[Start of section]

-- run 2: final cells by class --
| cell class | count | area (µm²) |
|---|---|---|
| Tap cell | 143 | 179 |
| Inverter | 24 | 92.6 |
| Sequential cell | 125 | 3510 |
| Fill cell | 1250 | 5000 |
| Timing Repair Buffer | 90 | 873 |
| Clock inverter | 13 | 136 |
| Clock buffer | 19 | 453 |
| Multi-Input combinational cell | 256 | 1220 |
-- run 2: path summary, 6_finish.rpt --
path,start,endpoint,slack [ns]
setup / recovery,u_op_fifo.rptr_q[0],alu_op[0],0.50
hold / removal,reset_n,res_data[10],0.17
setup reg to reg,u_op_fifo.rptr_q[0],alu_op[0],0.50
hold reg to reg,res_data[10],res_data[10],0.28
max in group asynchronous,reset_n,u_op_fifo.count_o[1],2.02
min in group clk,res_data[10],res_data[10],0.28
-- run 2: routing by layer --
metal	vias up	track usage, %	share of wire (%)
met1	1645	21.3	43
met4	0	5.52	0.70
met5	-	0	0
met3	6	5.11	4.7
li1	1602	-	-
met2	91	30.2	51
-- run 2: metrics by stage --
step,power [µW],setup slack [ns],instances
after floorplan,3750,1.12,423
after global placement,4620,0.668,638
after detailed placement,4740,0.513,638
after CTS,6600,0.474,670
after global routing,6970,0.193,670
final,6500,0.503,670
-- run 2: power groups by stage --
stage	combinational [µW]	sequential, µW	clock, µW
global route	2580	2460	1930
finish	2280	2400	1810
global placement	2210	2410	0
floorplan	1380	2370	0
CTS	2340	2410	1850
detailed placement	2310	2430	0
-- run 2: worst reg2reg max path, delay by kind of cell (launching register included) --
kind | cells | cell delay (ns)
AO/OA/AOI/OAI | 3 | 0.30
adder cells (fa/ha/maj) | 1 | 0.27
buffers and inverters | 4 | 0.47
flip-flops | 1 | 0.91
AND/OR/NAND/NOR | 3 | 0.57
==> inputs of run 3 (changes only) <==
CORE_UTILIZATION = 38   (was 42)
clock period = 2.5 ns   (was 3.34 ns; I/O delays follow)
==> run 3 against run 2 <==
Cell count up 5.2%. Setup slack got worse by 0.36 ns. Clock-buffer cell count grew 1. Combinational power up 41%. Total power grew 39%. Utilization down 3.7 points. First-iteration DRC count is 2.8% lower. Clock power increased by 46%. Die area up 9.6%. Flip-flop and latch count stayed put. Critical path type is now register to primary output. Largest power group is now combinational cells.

[End of section]

In the entries above, identify every line with the string "area".

| cell class | count | area (µm²) |
Cell count up 5.2%. Setup slack got worse by 0.36 ns. Clock-buffer cell count grew 1. Combinational power up 41%. Total power grew 39%. Utilization down 3.7 points. First-iteration DRC count is 2.8% lower. Clock power increased by 46%. Die area up 9.6%. Flip-flop and latch count stayed put. Critical path type is now register to primary output. Largest power group is now combinational cells.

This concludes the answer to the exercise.